Please state in a single number how many lines of the entries below include the word "under".

[Saved data entries]
------------------------------------------------------------------------
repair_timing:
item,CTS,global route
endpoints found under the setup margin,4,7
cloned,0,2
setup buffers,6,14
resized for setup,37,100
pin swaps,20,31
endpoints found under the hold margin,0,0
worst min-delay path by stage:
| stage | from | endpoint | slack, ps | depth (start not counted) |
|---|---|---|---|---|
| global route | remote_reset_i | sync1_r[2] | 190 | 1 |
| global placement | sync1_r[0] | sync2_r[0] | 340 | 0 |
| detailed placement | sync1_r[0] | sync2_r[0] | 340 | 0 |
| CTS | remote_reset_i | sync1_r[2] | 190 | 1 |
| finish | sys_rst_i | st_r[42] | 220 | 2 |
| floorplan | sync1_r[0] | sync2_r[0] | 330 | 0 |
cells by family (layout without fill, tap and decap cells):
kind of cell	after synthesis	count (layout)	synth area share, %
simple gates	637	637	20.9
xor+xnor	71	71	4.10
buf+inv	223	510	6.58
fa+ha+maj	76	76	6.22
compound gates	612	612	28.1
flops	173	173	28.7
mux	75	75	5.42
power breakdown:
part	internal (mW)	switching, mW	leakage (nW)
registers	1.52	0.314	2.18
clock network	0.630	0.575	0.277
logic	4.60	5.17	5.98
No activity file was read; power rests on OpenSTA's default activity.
------------------------------------------------------------------------
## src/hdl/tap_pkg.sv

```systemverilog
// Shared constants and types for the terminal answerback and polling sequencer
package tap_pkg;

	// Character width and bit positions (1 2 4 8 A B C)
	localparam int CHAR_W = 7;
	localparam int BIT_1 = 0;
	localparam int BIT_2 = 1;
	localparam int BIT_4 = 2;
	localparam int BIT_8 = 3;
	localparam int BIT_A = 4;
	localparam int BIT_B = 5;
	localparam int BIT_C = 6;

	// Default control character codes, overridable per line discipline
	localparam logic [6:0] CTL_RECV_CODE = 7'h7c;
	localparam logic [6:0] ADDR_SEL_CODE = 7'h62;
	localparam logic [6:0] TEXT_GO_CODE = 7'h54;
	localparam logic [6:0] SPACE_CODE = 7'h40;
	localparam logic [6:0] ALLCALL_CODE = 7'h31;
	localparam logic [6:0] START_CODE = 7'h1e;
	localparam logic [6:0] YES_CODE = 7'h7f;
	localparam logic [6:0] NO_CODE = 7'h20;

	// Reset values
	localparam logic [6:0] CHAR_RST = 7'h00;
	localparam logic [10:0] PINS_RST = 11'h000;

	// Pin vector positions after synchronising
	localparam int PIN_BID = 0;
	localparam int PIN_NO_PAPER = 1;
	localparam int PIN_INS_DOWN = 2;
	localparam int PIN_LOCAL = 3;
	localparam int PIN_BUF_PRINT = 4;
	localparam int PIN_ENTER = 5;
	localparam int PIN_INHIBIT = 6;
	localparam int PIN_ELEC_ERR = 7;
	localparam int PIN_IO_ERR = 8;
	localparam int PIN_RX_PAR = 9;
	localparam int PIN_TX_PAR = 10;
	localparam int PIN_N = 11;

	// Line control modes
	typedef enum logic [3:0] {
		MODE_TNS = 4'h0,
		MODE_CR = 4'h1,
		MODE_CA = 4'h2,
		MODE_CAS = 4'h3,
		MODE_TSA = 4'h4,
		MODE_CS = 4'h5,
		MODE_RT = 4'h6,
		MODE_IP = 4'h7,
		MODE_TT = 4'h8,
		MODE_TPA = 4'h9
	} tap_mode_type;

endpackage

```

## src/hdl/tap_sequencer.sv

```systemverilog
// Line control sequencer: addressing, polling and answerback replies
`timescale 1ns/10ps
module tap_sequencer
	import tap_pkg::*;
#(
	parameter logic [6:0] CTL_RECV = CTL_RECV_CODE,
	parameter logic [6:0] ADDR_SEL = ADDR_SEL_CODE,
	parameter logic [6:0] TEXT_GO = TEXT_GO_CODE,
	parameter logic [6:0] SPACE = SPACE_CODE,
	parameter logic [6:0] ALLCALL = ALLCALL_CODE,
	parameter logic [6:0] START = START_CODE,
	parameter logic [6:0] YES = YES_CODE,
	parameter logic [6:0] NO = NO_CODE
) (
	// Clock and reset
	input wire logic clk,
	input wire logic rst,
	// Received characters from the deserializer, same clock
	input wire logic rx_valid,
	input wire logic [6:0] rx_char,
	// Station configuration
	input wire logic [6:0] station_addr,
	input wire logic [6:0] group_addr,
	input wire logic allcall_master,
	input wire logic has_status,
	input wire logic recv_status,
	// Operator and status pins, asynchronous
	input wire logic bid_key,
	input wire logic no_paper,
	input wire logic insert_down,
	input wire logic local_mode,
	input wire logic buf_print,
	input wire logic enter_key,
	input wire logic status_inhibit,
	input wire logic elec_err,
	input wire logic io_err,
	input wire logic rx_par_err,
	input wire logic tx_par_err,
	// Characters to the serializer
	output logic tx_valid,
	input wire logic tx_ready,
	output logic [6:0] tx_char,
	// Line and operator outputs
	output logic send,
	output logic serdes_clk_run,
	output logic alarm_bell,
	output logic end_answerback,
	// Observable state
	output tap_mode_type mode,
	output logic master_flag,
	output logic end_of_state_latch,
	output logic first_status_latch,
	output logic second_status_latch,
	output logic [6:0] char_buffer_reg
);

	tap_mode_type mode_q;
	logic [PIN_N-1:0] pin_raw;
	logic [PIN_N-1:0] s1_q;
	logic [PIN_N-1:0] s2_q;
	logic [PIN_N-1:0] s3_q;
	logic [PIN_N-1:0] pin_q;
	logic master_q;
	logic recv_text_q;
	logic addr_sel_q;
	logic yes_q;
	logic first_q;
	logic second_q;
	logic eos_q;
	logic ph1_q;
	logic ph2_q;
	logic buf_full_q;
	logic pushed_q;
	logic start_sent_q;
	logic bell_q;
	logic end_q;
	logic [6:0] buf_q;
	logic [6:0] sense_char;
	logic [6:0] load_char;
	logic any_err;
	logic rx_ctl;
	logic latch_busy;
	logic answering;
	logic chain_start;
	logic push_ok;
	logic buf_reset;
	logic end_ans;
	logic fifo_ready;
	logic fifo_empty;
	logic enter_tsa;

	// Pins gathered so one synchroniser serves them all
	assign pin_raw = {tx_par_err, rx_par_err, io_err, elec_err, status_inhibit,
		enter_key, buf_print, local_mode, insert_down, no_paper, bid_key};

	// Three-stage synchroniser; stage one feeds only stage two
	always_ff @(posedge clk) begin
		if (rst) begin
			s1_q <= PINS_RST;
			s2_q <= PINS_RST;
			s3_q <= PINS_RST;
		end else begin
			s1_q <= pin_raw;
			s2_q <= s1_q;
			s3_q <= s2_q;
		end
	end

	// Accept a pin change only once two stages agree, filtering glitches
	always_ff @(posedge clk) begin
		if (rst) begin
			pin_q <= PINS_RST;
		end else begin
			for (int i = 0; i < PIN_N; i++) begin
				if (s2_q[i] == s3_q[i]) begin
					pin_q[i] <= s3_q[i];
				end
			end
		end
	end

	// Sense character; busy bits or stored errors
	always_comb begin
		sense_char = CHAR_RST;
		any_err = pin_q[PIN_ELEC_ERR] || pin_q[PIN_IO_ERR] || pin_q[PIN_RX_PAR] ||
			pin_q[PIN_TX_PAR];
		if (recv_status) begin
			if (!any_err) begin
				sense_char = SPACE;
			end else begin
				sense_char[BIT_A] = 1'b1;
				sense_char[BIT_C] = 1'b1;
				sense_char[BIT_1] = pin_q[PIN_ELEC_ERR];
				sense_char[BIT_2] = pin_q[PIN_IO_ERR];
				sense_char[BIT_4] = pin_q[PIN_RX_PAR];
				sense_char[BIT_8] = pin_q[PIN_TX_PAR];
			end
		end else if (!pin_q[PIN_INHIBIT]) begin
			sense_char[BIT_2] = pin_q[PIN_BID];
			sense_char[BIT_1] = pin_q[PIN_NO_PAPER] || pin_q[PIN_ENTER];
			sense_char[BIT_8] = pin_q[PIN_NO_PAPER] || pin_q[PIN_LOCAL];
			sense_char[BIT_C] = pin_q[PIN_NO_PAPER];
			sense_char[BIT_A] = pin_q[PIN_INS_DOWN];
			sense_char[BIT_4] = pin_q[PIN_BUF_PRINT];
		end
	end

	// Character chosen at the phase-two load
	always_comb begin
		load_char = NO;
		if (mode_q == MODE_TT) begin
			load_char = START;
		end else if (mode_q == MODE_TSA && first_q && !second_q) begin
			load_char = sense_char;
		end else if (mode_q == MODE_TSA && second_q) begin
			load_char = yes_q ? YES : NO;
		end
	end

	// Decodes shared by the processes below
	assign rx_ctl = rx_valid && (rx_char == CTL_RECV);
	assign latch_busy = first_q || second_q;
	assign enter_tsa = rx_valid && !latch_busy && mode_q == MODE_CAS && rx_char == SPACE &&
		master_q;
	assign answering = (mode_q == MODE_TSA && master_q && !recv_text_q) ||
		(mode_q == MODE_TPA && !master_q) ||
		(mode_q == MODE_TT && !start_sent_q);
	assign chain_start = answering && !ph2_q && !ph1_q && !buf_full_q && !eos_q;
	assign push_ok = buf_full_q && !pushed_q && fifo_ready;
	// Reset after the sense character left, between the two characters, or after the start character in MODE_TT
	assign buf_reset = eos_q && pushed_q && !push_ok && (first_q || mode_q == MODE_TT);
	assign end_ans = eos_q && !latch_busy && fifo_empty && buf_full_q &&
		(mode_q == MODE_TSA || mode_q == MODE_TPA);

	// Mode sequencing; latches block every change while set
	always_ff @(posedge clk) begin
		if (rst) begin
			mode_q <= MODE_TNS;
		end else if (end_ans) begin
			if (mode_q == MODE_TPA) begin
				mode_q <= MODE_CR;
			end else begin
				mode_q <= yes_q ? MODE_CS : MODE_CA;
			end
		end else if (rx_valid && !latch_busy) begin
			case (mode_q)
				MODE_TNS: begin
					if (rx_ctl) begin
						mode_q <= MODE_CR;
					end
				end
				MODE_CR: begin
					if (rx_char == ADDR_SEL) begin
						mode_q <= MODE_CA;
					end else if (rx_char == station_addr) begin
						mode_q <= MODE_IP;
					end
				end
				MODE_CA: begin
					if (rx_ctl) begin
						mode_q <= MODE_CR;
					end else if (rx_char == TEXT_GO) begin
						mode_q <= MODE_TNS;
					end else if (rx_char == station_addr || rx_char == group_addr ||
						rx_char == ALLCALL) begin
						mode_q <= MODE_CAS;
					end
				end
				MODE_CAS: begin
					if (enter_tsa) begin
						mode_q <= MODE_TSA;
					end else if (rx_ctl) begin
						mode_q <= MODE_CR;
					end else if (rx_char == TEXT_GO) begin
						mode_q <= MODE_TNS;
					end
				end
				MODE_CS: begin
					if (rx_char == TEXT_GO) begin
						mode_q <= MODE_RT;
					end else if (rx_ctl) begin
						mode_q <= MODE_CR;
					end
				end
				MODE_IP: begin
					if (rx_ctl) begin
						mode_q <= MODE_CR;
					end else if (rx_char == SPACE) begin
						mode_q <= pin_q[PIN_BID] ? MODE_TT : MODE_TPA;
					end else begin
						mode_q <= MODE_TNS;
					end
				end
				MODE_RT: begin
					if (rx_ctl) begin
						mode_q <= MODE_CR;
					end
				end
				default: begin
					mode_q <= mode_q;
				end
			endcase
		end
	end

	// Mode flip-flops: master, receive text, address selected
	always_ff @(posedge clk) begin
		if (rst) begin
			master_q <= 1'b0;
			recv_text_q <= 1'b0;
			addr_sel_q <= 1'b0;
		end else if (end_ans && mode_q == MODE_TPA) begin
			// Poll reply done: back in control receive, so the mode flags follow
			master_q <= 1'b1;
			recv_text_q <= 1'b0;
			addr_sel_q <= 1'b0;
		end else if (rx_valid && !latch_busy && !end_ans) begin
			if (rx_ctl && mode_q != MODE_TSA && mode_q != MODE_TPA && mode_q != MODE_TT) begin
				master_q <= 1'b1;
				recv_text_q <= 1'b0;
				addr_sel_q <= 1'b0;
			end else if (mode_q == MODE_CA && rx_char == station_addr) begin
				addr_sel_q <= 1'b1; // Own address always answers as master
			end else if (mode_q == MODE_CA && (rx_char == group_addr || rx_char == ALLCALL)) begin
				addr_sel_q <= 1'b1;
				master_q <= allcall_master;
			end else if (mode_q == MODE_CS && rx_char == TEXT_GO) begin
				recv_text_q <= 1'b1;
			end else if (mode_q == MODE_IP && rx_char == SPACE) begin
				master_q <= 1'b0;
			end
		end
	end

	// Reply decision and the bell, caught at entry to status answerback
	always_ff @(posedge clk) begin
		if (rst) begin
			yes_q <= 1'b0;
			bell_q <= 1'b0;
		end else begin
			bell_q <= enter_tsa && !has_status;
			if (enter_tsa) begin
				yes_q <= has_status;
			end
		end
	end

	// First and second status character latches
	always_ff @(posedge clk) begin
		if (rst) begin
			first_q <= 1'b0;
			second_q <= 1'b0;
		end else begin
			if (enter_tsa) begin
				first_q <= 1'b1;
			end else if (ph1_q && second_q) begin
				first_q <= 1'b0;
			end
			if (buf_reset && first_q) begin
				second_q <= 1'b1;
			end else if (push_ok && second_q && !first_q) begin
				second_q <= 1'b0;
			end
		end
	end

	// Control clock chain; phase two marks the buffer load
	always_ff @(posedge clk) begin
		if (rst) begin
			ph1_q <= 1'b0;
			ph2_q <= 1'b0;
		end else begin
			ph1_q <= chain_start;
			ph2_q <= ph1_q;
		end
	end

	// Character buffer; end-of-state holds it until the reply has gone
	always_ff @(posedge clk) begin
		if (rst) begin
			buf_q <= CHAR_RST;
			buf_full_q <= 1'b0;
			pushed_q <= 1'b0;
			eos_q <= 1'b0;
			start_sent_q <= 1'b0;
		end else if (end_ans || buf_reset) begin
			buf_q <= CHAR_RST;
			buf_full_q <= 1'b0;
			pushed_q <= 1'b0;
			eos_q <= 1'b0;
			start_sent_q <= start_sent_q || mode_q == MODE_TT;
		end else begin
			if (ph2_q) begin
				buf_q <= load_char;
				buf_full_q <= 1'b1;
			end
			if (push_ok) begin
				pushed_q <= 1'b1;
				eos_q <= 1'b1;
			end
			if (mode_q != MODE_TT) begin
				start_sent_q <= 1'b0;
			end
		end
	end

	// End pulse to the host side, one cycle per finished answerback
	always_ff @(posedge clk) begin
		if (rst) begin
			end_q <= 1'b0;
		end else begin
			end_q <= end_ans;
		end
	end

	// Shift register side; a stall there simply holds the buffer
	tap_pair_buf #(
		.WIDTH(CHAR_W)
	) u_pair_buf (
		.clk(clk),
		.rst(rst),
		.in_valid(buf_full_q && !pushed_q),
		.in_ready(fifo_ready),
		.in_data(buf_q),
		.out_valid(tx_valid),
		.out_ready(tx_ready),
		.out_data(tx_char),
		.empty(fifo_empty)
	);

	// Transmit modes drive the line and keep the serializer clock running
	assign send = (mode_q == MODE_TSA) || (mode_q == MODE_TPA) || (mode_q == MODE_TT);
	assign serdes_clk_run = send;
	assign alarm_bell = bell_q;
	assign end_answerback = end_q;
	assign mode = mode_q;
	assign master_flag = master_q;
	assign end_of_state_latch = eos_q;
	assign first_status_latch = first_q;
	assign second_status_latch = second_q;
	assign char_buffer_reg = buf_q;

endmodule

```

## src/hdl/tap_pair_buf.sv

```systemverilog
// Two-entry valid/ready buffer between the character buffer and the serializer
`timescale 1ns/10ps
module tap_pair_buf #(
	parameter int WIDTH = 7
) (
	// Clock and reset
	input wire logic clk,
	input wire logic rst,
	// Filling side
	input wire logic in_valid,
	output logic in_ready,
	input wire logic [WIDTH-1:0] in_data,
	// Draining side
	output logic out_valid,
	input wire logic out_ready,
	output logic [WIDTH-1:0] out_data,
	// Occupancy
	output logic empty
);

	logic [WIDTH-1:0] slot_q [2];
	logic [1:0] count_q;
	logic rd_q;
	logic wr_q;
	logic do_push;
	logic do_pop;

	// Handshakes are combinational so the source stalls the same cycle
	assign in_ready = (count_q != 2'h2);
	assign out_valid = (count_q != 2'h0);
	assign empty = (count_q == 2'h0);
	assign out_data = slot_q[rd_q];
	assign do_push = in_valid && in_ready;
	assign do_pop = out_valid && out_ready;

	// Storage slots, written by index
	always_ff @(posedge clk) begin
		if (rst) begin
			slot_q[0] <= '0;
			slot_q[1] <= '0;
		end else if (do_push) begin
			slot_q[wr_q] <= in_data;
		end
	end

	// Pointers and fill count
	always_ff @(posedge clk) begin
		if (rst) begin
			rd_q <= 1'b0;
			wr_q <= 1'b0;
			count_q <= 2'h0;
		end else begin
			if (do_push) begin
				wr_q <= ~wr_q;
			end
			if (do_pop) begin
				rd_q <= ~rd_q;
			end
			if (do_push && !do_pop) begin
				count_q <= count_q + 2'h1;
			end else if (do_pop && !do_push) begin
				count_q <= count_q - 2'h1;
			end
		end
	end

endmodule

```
------------------------------------------------------------------------
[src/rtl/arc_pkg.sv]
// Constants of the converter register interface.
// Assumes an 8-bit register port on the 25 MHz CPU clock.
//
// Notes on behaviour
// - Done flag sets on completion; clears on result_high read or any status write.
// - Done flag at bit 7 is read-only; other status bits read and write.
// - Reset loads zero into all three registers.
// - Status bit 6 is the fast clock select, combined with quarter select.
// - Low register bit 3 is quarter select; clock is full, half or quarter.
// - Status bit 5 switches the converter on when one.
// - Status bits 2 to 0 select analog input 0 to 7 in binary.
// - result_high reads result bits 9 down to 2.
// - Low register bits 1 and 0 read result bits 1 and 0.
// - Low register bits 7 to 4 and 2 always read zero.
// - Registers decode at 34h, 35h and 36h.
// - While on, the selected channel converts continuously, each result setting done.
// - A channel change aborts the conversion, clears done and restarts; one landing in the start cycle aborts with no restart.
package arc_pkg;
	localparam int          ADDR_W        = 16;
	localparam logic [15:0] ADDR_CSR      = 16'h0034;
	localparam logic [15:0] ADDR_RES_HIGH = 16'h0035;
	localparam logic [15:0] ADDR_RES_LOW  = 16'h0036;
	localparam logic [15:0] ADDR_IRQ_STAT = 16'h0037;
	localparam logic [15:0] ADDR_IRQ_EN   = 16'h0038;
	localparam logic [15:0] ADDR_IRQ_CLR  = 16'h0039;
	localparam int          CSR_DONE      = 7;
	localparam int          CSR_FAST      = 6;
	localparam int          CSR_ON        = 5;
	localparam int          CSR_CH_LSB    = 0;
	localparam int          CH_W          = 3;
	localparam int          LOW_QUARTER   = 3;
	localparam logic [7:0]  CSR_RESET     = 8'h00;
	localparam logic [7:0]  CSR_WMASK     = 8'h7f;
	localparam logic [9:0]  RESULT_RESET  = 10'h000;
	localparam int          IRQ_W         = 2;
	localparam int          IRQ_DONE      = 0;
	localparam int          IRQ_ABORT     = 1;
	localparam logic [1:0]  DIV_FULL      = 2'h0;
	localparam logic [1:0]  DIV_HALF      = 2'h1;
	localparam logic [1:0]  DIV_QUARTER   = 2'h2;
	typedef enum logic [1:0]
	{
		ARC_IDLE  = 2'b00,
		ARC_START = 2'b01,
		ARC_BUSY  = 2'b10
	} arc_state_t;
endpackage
------------------------------------------------------------------------
Exercise result. 2